Airfix omitted a few details in the kit’s beautiful scribing — the elevator mass balances and the dzus fasteners along the length of the upper cowling weren’t present — but otherwise the detail on all the parts was executed with finesse. To attain such detail, the sprue gates are a little thick; I recommend detaching all the parts with a razor saw. The interior is sufficient without being superdetailed, using a decal for the instrument panel. I added masking-tape seat belts for the kit-supplied pilot figure when he mans his aircraft.
On my sample, the upper-right wing and the lower wing sections were warped. I had to straighten and glue a little at a time. Also, what appears to have been a packing problem bent both main gear struts pretty severely. They didn’t break, but, even after straightening, the plastic’s memory caused them to slowly deform repeatedly, necessitating continued attention.

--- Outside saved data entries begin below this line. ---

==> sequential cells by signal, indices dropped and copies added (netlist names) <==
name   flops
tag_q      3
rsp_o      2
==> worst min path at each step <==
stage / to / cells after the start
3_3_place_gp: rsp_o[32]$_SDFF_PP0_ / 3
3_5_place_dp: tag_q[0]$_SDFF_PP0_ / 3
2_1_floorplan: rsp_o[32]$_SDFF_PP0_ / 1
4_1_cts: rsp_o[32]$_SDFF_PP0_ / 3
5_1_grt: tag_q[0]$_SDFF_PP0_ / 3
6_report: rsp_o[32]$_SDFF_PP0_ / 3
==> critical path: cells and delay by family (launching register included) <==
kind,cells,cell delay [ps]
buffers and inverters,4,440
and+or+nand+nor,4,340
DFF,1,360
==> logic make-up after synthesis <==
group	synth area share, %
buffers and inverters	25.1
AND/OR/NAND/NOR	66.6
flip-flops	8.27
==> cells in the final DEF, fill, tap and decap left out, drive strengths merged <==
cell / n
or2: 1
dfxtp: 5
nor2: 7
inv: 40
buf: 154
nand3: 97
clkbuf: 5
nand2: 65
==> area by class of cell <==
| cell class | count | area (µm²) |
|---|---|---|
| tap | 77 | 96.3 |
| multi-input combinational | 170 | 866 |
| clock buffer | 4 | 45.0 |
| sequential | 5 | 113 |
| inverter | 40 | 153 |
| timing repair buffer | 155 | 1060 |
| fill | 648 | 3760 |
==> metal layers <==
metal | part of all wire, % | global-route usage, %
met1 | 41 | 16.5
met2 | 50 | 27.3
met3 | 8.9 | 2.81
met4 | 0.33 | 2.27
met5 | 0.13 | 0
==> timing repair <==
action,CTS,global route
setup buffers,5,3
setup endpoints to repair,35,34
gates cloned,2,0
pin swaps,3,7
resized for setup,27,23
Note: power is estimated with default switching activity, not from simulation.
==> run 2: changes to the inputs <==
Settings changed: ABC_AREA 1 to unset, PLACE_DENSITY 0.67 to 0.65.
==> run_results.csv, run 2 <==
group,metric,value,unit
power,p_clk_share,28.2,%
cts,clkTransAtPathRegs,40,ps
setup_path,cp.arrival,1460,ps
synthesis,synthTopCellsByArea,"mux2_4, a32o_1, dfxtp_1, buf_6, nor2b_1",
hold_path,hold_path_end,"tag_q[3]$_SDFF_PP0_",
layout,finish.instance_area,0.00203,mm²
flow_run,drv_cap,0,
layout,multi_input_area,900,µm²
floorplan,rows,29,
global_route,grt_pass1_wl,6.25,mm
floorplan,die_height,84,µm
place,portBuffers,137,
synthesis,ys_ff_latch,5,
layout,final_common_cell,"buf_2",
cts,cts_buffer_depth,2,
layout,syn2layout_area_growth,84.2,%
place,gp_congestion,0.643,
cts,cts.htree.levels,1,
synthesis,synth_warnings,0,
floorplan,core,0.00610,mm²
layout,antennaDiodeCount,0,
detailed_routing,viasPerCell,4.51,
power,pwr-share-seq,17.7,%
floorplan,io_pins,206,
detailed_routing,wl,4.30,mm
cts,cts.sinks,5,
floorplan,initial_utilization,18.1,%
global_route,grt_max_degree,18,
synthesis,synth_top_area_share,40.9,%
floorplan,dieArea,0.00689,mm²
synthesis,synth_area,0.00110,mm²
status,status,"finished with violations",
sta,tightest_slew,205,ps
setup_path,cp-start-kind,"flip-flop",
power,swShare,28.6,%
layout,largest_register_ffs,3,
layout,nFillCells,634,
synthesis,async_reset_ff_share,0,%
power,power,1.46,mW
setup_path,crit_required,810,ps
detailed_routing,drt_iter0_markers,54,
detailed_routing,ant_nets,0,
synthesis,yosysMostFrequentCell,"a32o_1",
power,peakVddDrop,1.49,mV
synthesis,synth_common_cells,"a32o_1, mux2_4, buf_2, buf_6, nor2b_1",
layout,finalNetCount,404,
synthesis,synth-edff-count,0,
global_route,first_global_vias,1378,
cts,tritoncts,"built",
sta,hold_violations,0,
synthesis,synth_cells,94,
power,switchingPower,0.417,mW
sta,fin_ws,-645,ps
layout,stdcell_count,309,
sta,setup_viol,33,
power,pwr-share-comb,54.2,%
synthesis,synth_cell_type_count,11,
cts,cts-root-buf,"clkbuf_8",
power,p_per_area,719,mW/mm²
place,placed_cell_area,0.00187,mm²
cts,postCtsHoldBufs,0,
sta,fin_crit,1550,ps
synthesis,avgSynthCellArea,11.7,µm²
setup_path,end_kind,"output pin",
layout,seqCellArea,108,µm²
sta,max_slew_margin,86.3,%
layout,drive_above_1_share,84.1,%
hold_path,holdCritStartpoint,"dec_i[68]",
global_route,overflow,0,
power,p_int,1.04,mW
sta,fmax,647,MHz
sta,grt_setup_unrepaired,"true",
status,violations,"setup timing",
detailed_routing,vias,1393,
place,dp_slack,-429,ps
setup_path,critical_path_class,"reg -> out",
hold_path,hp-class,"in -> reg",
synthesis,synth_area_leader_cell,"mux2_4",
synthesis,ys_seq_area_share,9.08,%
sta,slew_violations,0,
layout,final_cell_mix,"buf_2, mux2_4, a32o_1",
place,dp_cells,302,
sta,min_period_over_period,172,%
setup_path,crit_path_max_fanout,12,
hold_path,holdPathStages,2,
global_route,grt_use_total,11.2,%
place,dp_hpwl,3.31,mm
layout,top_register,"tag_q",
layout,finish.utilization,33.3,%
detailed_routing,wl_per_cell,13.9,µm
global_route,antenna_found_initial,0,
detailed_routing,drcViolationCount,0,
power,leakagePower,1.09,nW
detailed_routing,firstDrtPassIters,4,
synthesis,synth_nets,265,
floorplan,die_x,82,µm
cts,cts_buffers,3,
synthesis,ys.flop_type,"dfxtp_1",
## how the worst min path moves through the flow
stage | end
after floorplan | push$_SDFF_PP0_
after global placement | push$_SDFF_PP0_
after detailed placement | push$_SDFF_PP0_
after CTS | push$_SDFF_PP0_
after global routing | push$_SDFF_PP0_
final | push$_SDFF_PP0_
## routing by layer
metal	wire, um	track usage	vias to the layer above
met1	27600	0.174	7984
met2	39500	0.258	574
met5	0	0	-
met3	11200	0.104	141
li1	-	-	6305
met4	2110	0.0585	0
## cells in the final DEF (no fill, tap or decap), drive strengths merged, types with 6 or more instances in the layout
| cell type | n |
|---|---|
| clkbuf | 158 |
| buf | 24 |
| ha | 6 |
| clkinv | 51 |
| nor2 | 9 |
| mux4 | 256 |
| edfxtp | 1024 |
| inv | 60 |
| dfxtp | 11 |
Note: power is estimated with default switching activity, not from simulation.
<file path="config.mk">
export PLATFORM = sky130hd
export DESIGN_NAME = l2d_req_decode
export DESIGN_NICKNAME = d
export VERILOG_FILES = /design/src/rtl/l2d_pkg.sv /design/src/rtl/l2d_req_decode.sv
export SDC_FILE = /design/constraint.sdc
export NUM_CORES = 1
export LEC_CHECK = 0
export BUFFER_PORTS_ARGS = -buffer_cell sky130_fd_sc_hd__buf_2
export CELL_PAD_IN_SITES_DETAIL_PLACEMENT = 2
export CELL_PAD_IN_SITES_GLOBAL_PLACEMENT = 2
export CORE_AREA = 3 3 225 227
export CTS_CLUSTER_DIAMETER = 40
export DETAILED_ROUTE_END_ITERATION = 8
export DIE_AREA = 0 0 228 230
export PLACE_DENSITY_LB_ADDON = 0.15
export SLEW_MARGIN = 10
export SYNTH_ARGS = -nofsm -noshare
export SYNTH_HDL_FRONTEND = slang
export SYNTH_SLANG_ARGS = --single-unit
</file>
<file path="constraint.sdc">
create_clock -name clk -period 12.6 [get_ports clk]
set_clock_uncertainty 0.1 [all_clocks]
set_input_delay 1.26 -clock clk [delete_from_list [all_inputs] [get_ports clk]]
set_output_delay 1.26 -clock clk [all_outputs]
set_load 0.02 [all_outputs]
</file>
[src/rtl/fpmul_defs.svh]
`ifndef FPMUL_DEFS_SVH
`define FPMUL_DEFS_SVH

// Binary64 field widths.
`define FP_EXP_W 11
`define FP_MAN_W 52

// Exponent limits.
`define FP_EXP_BIAS 1023
`define FP_EXP_MAX 2047

// Input strobe to output strobe, in cycles.
`define FPMUL_LATENCY 4

`endif

[src/rtl/fpmul_pkg.sv]
package fpmul_pkg;

  // Opcode carried with each operation.
  typedef enum logic [0:0] {
    OP_MUL  = 1'b0,
    OP_NMUL = 1'b1  // Sign of the product inverted.
  } fp_op_e;

  // Operand class from decode.
  typedef enum logic [1:0] {
    CLASS_ZERO   = 2'd0,  // Also covers flushed subnormals.
    CLASS_NORMAL = 2'd1,
    CLASS_INF    = 2'd2,
    CLASS_NAN    = 2'd3
  } fp_class_e;

  typedef struct packed {
    logic invalid;
    logic overflow;
    logic underflow;
  } fp_flags_t;

endpackage

[src/rtl/fpmul_if.sv]
`timescale 1ns/1ps
`include "fpmul_defs.svh"

// Decode to execute.
interface unpacked_if;
  logic                 valid;
  fpmul_pkg::fp_op_e    op;
  logic                 sign_a;
  logic                 sign_b;
  logic [`FP_EXP_W-1:0] exp_a;
  logic [`FP_EXP_W-1:0] exp_b;
  logic [`FP_MAN_W:0]   man_a;  // Hidden one on top.
  logic [`FP_MAN_W:0]   man_b;
  fpmul_pkg::fp_class_e class_a;
  fpmul_pkg::fp_class_e class_b;

  modport src (
    output valid, op, sign_a, sign_b, exp_a, exp_b, man_a, man_b, class_a, class_b
  );

  modport dst (
    input valid, op, sign_a, sign_b, exp_a, exp_b, man_a, man_b, class_a, class_b
  );
endinterface


[src/rtl/fpmul_decode.sv]
`timescale 1ns/1ps
`include "fpmul_defs.svh"

module fpmul_decode (
  input  logic              clk,
  input  logic              reset,
  input  logic              in_valid,
  input  fpmul_pkg::fp_op_e op,
  input  logic [63:0]       operand_a,
  input  logic [63:0]       operand_b,
  unpacked_if.src           unp
);

  localparam int EXP_W = `FP_EXP_W;
  localparam int MAN_W = `FP_MAN_W;
  localparam logic [EXP_W-1:0] EXP_ALL_ONES = EXP_W'(`FP_EXP_MAX);

  logic [EXP_W-1:0]     exp_a;
  logic [EXP_W-1:0]     exp_b;
  logic [MAN_W-1:0]     frac_a;
  logic [MAN_W-1:0]     frac_b;
  fpmul_pkg::fp_class_e class_a;
  fpmul_pkg::fp_class_e class_b;

  function automatic fpmul_pkg::fp_class_e classify(input logic [EXP_W-1:0] exp_f,
                                                     input logic [MAN_W-1:0] frac);
    fpmul_pkg::fp_class_e cls;
    if (exp_f == '0) begin
      cls = fpmul_pkg::CLASS_ZERO;  // Subnormals flushed.
    end else if (exp_f == EXP_ALL_ONES) begin
      cls = (frac == '0) ? fpmul_pkg::CLASS_INF : fpmul_pkg::CLASS_NAN;
    end else begin
      cls = fpmul_pkg::CLASS_NORMAL;
    end
    return cls;
  endfunction

  assign exp_a  = operand_a[62 -: EXP_W];
  assign exp_b  = operand_b[62 -: EXP_W];
  assign frac_a = operand_a[MAN_W-1:0];
  assign frac_b = operand_b[MAN_W-1:0];

  assign class_a = classify(exp_a, frac_a);
  assign class_b = classify(exp_b, frac_b);

  always_ff @(posedge clk) begin
    if (reset) begin
      unp.valid <= 1'b0;
    end else begin
      unp.valid <= in_valid;
    end
  end

  always_ff @(posedge clk) begin
    unp.op      <= op;
    unp.sign_a  <= operand_a[63];
    unp.sign_b  <= operand_b[63];
    unp.exp_a   <= exp_a;
    unp.exp_b   <= exp_b;
    unp.class_a <= class_a;
    unp.class_b <= class_b;
    // Hidden one only for normal operands.
    unp.man_a   <= (class_a == fpmul_pkg::CLASS_NORMAL) ? {1'b1, frac_a} : '0;
    unp.man_b   <= (class_b == fpmul_pkg::CLASS_NORMAL) ? {1'b1, frac_b} : '0;
  end

endmodule
$ cat config.mk
export PLATFORM = sky130hd
export DESIGN_NAME = fpmul_result_flat
export DESIGN_NICKNAME = d
export VERILOG_FILES = /design/src/rtl/fpmul_pkg.sv /design/src/rtl/fpmul_if.sv /design/src/rtl/fpmul_result.sv /design/src/flat_wrapper.sv
export VERILOG_INCLUDE_DIRS = /design/src /design/src/rtl
export SDC_FILE = /design/constraint.sdc
export NUM_CORES = 1
export LEC_CHECK = 0
export BUFFER_PORTS_ARGS = -buffer_cell sky130_fd_sc_hd__buf_2
export CAP_MARGIN = 20
export CORE_MARGIN = 2
export CORE_UTILIZATION = 45
export DETAILED_ROUTE_END_ITERATION = 12
export PLACE_DENSITY = 0.72
export SETUP_SLACK_MARGIN = 0.05
export SYNTH_ARGS = -nofsm -noshare
export SYNTH_HDL_FRONTEND = slang
export SYNTH_SLANG_ARGS = --single-unit
$ cat constraint.sdc
create_clock -name clk -period 3.16 [get_ports clk]
set_input_delay 0.474 -clock clk [delete_from_list [all_inputs] [get_ports clk]]
set_output_delay 0.474 -clock clk [all_outputs]
set_load 0.02 [all_outputs]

In the “Well, yeah, but I know it’s in there” school of thought, the coolant radiator is a separate part visible by peering up inside the belly-scoop outlet, and the one-piece prop has blade shank and hub bolt details molded on — not visible when the spinner’s attached, of course, but for those considering a maintenance diorama, there’s your start.
The fit of all the parts in the kit was exemplary, with little need for filler. Kudos to Airfix for including rigging diagrams in the instructions showing the correct angles between the main gear struts and the wings and the droop angle of the inboard main gear doors.
The kit includes two canopies, with the earlier-style bubble used for this version of the P-51. Brilliantly, Airfix engineered the canopy skirt separately, and the windshield, with no lower frame detail, fits into a recess in the glare shield. This makes painting easy and installation a snap.
Painting instructions reference only Humbrol colors.
The decals provide markings for a Mustang flown by Tuskegee Airman 1st Lt. Spurgeon Ellington of the 100th Fighter Squadron, and are just possibly the best decals I’ve ever used on any model. Perfect register, all the tiny stenciling is legible, everything fits the model, and they adhere like crazy. There are six segments of the yellow theater stripes used on each wing; the instructions note only four, and a couple of their numbers are transposed, but it’s easy to see where they all fit.
With something for modelers of all skill levels, Airfix has produced a Mustang with considerable “bang for the buck.” I spent about 12 hours building it, and I enthusiastically recommend it to all modelers.
Note: A version of this review appeared in the January 2013 FineScale Modeler.